File: src/rtl/riscv_pkg.sv
`default_nettype none
// ============================================================================
// Module   : riscv_pkg
// Brief    : Shared LSU funct3 encodings, state type and size/legality decode.
// Revision : 1.0 - initial release
// ============================================================================
package riscv_pkg;

    localparam logic [2:0] LSU_B  = 3'b000;
    localparam logic [2:0] LSU_H  = 3'b001;
    localparam logic [2:0] LSU_W  = 3'b010;
    localparam logic [2:0] LSU_BU = 3'b100;
    localparam logic [2:0] LSU_HU = 3'b101;

    typedef enum logic [1:0] {
        IDLE = 2'd0,
        XFER = 2'd1,
        RESP = 2'd2
    } lsu_state_t;

    // Byte count for an access; the 2'b11 size is illegal and never reaches XFER.
    function automatic logic [2:0] lsu_size(input logic [2:0] funct3);
        case (funct3[1:0])
            2'b00:   lsu_size = 3'd1;
            2'b01:   lsu_size = 3'd2;
            default: lsu_size = 3'd4;
        endcase
    endfunction

    function automatic logic lsu_illegal(input logic we, input logic [2:0] funct3);
        if (we)
            lsu_illegal = (funct3 >= 3'b011);
        else
            lsu_illegal = (funct3 == 3'b011) || (funct3 == 3'b110) || (funct3 == 3'b111);
    endfunction

endpackage
`default_nettype wire

File: src/rtl/riscv_lsu_ext.sv
`default_nettype none
// ============================================================================
// Module   : riscv_lsu_ext
// Brief    : Sign/zero extension of an assembled load word according to funct3.
// Revision : 1.0 - initial release
// ============================================================================
module riscv_lsu_ext
    import riscv_pkg::*;
(
    input  logic [31:0] i_word,
    input  logic [2:0]  i_funct3,
    output logic [31:0] o_data
);

    always_comb begin
        o_data = i_word;
        case (i_funct3)
            LSU_B:   o_data = {{24{i_word[7]}}, i_word[7:0]};
            LSU_H:   o_data = {{16{i_word[15]}}, i_word[15:0]};
            LSU_BU:  o_data = {24'd0, i_word[7:0]};
            LSU_HU:  o_data = {16'd0, i_word[15:0]};
            default: o_data = i_word;
        endcase
    end

endmodule
`default_nettype wire

File: src/rtl/riscv_lsu.sv
`default_nettype none
// ============================================================================
// Module   : riscv_lsu
// Brief    : Byte-serial RISC-V load/store unit over an 8-bit memory port.
//            Optional RISCV_LSU_MISALIGN_TRAP_EN turns misaligned H/W into errors.
// Revision : 1.0 - initial release
// ============================================================================
module riscv_lsu
    import riscv_pkg::*;
#(
    parameter int ADDR_W = 32
) (
    input  logic              clk,
    input  logic              rst,
    input  logic              req_valid,
    output logic              req_ready,
    input  logic              req_we,
    input  logic [2:0]        req_funct3,
    input  logic [ADDR_W-1:0] i_addr,
    input  logic [31:0]       w_data,
    output logic [31:0]       r_data,
    output logic              resp_valid,
    output logic              resp_err,
    output logic [ADDR_W-1:0] mem_addr,
    output logic [7:0]        mem_wdata,
    output logic              mem_we,
    input  logic [7:0]        mem_rdata
);

    lsu_state_t  r_state;
    lsu_state_t  w_state_nxt;

    logic        r_we;
    logic [2:0]  r_funct3;
    logic [23:0] r_wdata_hi;
    logic [31:0] r_result;
    logic [1:0]  r_k;
    logic [2:0]  r_n;
    logic        r_err;

    logic        w_accept;
    logic        w_bad;
    logic        w_last;
    logic [7:0]  w_next_byte;
    logic [31:0] w_assembled;
    logic [31:0] w_ext;

    always_comb begin
        w_bad = lsu_illegal(req_we, req_funct3);
`ifdef RISCV_LSU_MISALIGN_TRAP_EN
        if ((req_funct3[1:0] == 2'b01) && i_addr[0])
            w_bad = 1'b1;
        if ((req_funct3[1:0] == 2'b10) && (i_addr[1:0] != 2'b00))
            w_bad = 1'b1;
`endif
    end

    assign w_last = ({1'b0, r_k} == (r_n - 3'd1));

    // Byte k+1 of the store data, presented after the edge that retires byte k.
    always_comb begin
        w_next_byte = r_wdata_hi[23:16];
        case (r_k)
            2'd0:    w_next_byte = r_wdata_hi[7:0];
            2'd1:    w_next_byte = r_wdata_hi[15:8];
            default: w_next_byte = r_wdata_hi[23:16];
        endcase
    end

    // Merge the byte on the bus now so the final byte is visible at the last edge.
    always_comb begin
        w_assembled = r_result;
        case (r_k)
            2'd0:    w_assembled[7:0]   = mem_rdata;
            2'd1:    w_assembled[15:8]  = mem_rdata;
            2'd2:    w_assembled[23:16] = mem_rdata;
            default: w_assembled[31:24] = mem_rdata;
        endcase
    end

    riscv_lsu_ext u_ext (
        .i_word   (w_assembled),
        .i_funct3 (r_funct3),
        .o_data   (w_ext)
    );

    always_ff @(posedge clk) begin
        if (rst)
            r_state <= IDLE;
        else
            r_state <= w_state_nxt;
    end

    always_comb begin
        w_state_nxt = r_state;
        req_ready   = 1'b0;
        resp_valid  = 1'b0;
        w_accept    = 1'b0;
        case (r_state)
            IDLE: begin
                req_ready = 1'b1;
                if (req_valid) begin
                    w_accept    = 1'b1;
                    w_state_nxt = w_bad ? RESP : XFER;
                end
            end
            XFER: begin
                if (w_last)
                    w_state_nxt = RESP;
            end
            RESP: begin
                resp_valid  = 1'b1;
                w_state_nxt = IDLE;
            end
            default: w_state_nxt = IDLE;
        endcase
    end

    assign resp_err = resp_valid & r_err;

    always_ff @(posedge clk) begin
        if (rst) begin
            r_we       <= 1'b0;
            r_funct3   <= 3'd0;
            r_wdata_hi <= 24'd0;
            r_result   <= 32'd0;
            r_k        <= 2'd0;
            r_n        <= 3'd1;
            r_err      <= 1'b0;
            r_data     <= 32'd0;
            mem_addr   <= '0;
            mem_wdata  <= 8'd0;
            mem_we     <= 1'b0;
        end else if (w_accept) begin
            r_we       <= req_we;
            r_funct3   <= req_funct3;
            r_wdata_hi <= w_data[31:8];
            r_result   <= 32'd0;
            r_k        <= 2'd0;
            r_n        <= lsu_size(req_funct3);
            r_err      <= w_bad;
            if (!w_bad) begin
                mem_addr <= i_addr;
                mem_we   <= req_we;
                if (req_we)
                    mem_wdata <= w_data[7:0];
            end
        end else if (r_state == XFER) begin
            r_k <= r_k + 2'd1;
            if (!r_we)
                r_result <= w_assembled;
            if (w_last) begin
                mem_we <= 1'b0;
                if (!r_we)
                    r_data <= w_ext;
            end else begin
                mem_addr <= mem_addr + {{(ADDR_W-1){1'b0}}, 1'b1};
                if (r_we)
                    mem_wdata <= w_next_byte;
            end
        end
    end

endmodule
`default_nettype wire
====
=== WHAT NEEDS TO BE DONE ===
Find how many lines in the entries above use the word "Brief". Write the number alone.

=== RESPONSE AREA ===
3